What could be discussed in a modern syntax class

Let’s start with learnability and language acquisition. One obvious choice for a syntax course built on the Principles-and-Parameters framework is Yang (2002), and the work that followed from that. It builds directly on the idea of UG and parameters, it allows you to model actual phenomena in language acquisition, and the math is fairly simple. It would also be instructive to contrast that approach against the Trigger algorithm and all the problems it faces (Niyogi and Berwick 1993; Berwick and Niyogi 1996). And then there’s all the work coming out of the grammatical inference and machine learning world.

Mind you, I’m not saying that syntacticians have to endorse any of that work, but an intro course should engage with it. If acquisition is the initial hook for talking about syntax, that theme should be explored in depth, even if the conclusion is that these models fall short in some respects. For instance, one could point out the frequent mismatch between the assumed learning paradigm and language learning in the real world. And there’s a lot of nice work right now on how neural networks fail to generalize in a human-like fashion. There’s enough to fill multiple chapters without even getting all that deep into the math and computation.

The same is true for parsing. Any class on Minimalism will inevitably run into the question how those trees can be built bottom-up if processing and production proceeds left-to-right and hence top-down. That prompts the usual discussion of the competence-performance distinction, and that is certainly a good thing to get into students’ heads: syntactic derivations are not a literal description of the production/comprehension assembly line. But it’s also a good time to point out that

  1. left-to-right processing does not imply top-down parsing (because bottom-up can proceed left-to-right, too), and
  2. there are top-down parsing algorithms for Minimalism, and they’re actually fairly simple.

Heck, just discussing what is and isn’t a parsing algorithm would be tremendously valuable. And then there’s the whole mine field of islands and whether they are grammatical constraints or processing effects.

Corpus linguistics is a touchy subject, but again one that I think shouldn’t be swept under the rug. It’s only natural for students to ask if syntax has anything to say about preferences rather than just well-formedness. The honest answer to that is that some people are trying to do that with probabilities they get from corpora, at which point students would probably be eager to try for themselves how well that works. That’s a great moment to bring out the Penn treebank and let them hack away. And then there’s an extensive discussion to be had about why the structures in the Penn treebank look so different from what’s covered in the class and how that affects the validity of corpus-based claims.

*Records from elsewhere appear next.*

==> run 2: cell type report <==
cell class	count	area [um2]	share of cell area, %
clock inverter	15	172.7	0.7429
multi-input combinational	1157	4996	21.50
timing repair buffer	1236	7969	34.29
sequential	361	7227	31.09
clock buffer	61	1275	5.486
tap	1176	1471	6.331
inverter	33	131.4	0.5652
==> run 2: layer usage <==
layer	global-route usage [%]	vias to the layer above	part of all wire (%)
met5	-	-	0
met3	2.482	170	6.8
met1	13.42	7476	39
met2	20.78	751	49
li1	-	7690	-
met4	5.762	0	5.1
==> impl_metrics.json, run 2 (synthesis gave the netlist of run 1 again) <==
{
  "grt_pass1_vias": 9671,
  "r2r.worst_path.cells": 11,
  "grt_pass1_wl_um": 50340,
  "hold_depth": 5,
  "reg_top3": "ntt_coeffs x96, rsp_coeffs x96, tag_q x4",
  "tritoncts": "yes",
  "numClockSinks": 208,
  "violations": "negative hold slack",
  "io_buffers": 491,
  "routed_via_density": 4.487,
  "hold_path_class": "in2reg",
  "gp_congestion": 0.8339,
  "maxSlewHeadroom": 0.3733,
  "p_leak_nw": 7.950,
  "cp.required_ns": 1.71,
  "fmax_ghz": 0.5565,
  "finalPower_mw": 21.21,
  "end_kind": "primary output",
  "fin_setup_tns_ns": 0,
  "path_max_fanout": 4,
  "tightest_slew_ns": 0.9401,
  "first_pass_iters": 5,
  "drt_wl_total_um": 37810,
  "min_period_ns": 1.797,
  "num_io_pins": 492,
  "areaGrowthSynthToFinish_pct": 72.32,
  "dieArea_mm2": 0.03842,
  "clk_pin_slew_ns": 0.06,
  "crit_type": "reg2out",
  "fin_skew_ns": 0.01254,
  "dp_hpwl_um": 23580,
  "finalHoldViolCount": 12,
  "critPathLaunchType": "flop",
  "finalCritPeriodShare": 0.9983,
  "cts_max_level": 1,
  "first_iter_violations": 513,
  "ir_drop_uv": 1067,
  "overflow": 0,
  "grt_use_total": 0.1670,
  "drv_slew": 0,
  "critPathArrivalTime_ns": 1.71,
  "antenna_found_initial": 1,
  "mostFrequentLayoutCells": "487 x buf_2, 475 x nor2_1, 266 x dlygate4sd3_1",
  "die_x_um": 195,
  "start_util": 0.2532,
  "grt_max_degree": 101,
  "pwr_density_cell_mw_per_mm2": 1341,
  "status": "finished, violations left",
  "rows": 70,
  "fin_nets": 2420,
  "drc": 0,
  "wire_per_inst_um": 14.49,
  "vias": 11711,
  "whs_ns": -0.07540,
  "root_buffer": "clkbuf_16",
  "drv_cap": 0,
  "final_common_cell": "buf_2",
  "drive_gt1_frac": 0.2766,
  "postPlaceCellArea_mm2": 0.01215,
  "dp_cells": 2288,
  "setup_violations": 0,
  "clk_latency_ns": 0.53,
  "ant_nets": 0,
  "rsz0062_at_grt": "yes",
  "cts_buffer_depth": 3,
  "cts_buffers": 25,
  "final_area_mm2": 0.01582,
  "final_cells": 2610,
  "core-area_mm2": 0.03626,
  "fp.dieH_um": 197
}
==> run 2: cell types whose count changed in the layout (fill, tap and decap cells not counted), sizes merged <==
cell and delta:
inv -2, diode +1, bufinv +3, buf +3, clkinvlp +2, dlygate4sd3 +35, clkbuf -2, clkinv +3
[config.mk]
export PLATFORM = sky130hd
export DESIGN_NAME = ahbl_arbiter_2
export DESIGN_NICKNAME = d
export VERILOG_FILES = /design/src/rtl/ahbl_arbiter_2.sv
export SDC_FILE = /design/constraint.sdc
export NUM_CORES = 1
export LEC_CHECK = 0
export ABC_AREA = 1
export BUFFER_PORTS_ARGS = -buffer_cell sky130_fd_sc_hd__buf_2
export CAP_MARGIN = 10
export CORE_ASPECT_RATIO = 0.75
export CORE_MARGIN = 2
export CORE_UTILIZATION = 40
export DETAILED_ROUTE_END_ITERATION = 7
export GPL_TIMING_DRIVEN = 0
export HOLD_SLACK_MARGIN = 0.06
export MAX_ROUTING_LAYER = met4
export PLACE_DENSITY = 0.77
export SYNTH_ARGS = -nofsm -noshare
export SYNTH_HDL_FRONTEND = slang
export SYNTH_SLANG_ARGS = --single-unit
[constraint.sdc]
create_clock -name HCLK -period 1.6 [get_ports HCLK]
set_clock_uncertainty 0.1 [all_clocks]
set_input_delay 0.32 -clock HCLK [delete_from_list [all_inputs] [get_ports HCLK]]
set_output_delay 0.32 -clock HCLK [all_outputs]
set_load 0.02 [all_outputs]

Syntax is syntax is syntax

I could go on, but I think you catch my drift. There’s plenty of work nowadays that hashes out the ambitious claims that syntax courses and textbooks start with. Yet there’s no syntax textbook that makes this work an integral part of its design. The focus is purely on syntactic analysis and the technical machinery of $current_year. The basic formula hasn’t changed in decades. It imprints the next generation of researchers with a very narrow view of what it means to do syntax: A syntactician who combines their analysis with a learning model like Charles Yang’s is not a syntactician but a computational linguist. A syntactician who tests the predictions of their analysis with data from sentence processing is not a syntactician but a psycholinguist. Most peculiar, and imho detrimental to the field.


Berwick, R., and P. Niyogi. 1996. Learning from triggers. Linguistic Inquiry 27.605–622.

Niyogi, Partha, and Robert c. Berwick. 1993. Formalizing triggers: A learning model for finite spaces. AI-Memo. MIT.

Yang, Charles D.. 2002. Knowledge and learning in natural language. Oxford: Oxford University Press.